Before buying Great Northern Resort, the Lees and Motes-Conners worked at Glacier Raft Company. During their time there, they established friendly relationships with the owners and staff. When they moved down the street to run their own business, they kept those relationships alive.
The owners of both raft companies communicate regularly about marketing strategies and industry trends. Lee said he also keeps in touch with the owners of Montana Raft Company and Wild River Adventures.
The four West Glacier rafting businesses teamed up for June’s Middle Fork Marathon, an event that raised more than $7,000 for Columbia Falls’ Historic Red Bridge restoration project. First Best Place Task Force was also involved with the fundraiser.
Part of the Stoneman’s marketing vision is working with groups such as First Best Place Task Force.
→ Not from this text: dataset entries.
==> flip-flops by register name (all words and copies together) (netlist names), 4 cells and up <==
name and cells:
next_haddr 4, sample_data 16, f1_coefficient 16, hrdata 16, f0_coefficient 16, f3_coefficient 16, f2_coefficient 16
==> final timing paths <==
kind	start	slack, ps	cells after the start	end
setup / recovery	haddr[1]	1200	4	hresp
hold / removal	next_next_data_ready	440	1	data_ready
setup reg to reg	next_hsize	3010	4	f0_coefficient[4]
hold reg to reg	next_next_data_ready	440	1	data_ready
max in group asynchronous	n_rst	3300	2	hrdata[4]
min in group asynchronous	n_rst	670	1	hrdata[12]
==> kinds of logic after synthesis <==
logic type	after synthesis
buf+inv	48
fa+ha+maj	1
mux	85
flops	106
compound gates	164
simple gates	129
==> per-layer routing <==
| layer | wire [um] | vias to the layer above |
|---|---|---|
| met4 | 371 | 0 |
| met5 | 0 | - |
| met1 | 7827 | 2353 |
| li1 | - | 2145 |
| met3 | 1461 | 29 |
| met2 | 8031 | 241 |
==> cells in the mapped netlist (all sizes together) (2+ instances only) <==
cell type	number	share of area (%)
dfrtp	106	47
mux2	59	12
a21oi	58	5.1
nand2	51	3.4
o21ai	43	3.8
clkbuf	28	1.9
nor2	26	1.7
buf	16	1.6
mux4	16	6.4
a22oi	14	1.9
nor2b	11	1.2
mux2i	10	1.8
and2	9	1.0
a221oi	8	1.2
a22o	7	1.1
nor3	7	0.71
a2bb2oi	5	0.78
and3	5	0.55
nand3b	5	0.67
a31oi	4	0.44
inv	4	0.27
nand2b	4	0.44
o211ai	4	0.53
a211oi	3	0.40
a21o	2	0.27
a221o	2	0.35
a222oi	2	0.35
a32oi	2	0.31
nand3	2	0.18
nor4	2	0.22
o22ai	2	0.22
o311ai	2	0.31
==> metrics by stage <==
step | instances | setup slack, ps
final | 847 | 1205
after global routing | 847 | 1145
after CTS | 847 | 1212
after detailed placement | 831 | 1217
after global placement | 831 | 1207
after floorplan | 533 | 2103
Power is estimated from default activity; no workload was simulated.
**/design/flow/run.sh**
```bash
#!/bin/bash
# OpenROAD 26Q1-2900-gdf79404cd8, Yosys 0.63+post, stock flow scripts
make -C /OpenROAD-flow-scripts/flow DESIGN_CONFIG=/design/flow/config.mk WORK_HOME=/design/flow/orfs finish
```
**/design/flow/config.mk**
```make
export PLATFORM = sky130hd
export DESIGN_NAME = Cycle_Cooling_System
export DESIGN_NICKNAME = Cycle_Cooling_System
export VERILOG_FILES = /design/flow/design.v
export SDC_FILE = /design/flow/constraint.sdc
export NUM_CORES = 4
export LEC_CHECK = 1
export CORE_AREA = 10 10 70 70
export DIE_AREA = 0 0 80 80
```
**/design/flow/constraint.sdc**
```tcl
current_design Cycle_Cooling_System

set clk_period 3.1
set clk_io_pct 0.2

create_clock -name clk0 -period $clk_period [get_ports {clk}]

set non_clock_inputs [all_inputs -no_clocks]
set_input_delay [expr $clk_period * $clk_io_pct] -clock clk0 $non_clock_inputs
set_output_delay [expr $clk_period * $clk_io_pct] -clock clk0 [all_outputs]
```
### design/flow/run.sh
#!/bin/bash
# OpenROAD 26Q1-2900-gdf79404cd8, Yosys 0.63+post, stock flow scripts
make -C /OpenROAD-flow-scripts/flow DESIGN_CONFIG=/design/flow/config.mk WORK_HOME=/design/flow/orfs finish
### design/flow/config.mk
export PLATFORM = sky130hd
export DESIGN_NAME = temp
export DESIGN_NICKNAME = temp
export VERILOG_FILES = /design/flow/design.v
export SDC_FILE = /design/flow/constraint.sdc
export NUM_CORES = 4
export LEC_CHECK = 1
export CORE_UTILIZATION = 40
### design/flow/constraint.sdc
current_design temp

set clk_period 3.8
set clk_io_pct 0.2

create_clock -name clk0 -period $clk_period [get_ports {CLK}]

set non_clock_inputs [all_inputs -no_clocks]
set_input_delay [expr $clk_period * $clk_io_pct] -clock clk0 $non_clock_inputs
set_output_delay [expr $clk_period * $clk_io_pct] -clock clk0 [all_outputs]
He is also active in a newly formed entity called “Gateway to Glacier – the Canyon,” which is focused on stimulating the area’s economy during the shoulder seasons.
Thompson, of Glacier Raft Company, said it’s important to create memorable outdoor experiences for visitors, whether it’s through her own company or one across town, to keep them coming back.
“It’s a combination on everybody’s part – assuring that everybody who goes on the trip has a good time and tells other people about it,” Thompson said. “That’s the best kind of advertising.”
Thompson calls West Glacier the “whitewater capital of Montana.” But while the area is best known for whitewater rafting adventures down the Middle Fork of the Flathead River, the companies also offer more leisurely scenic floats and guided fly-fishing trips.
Glacier Raft Company, with 86 employees and 38 full-time guides, is the biggest of the four companies. It also offers year-round activities, including 10 kilometers of cross-country skiing trails and snowshoeing in the winter. The Lees and Motes-Conners plan to keep Great Northern Resort open all year, and they acknowledge that part of the business plan is “piggybacking” off of Glacier Raft Company’s winter success.
Nicolas Lee said the Belton Chalet is also holding winter events. The more businesses that try to make it work during the cold months, the better chance the region has of creating a viable winter season, Lee believes.
“If there’s a critical mass of stuff open here, people will come up,” he said.
Working together, Lee said, is the best way to counteract the disadvantages of having a two-month peak season.
“There’s going to be snow on one end of the season and snow on the other end of the season,” Lee said. “Cooperation is really the key to grow this.”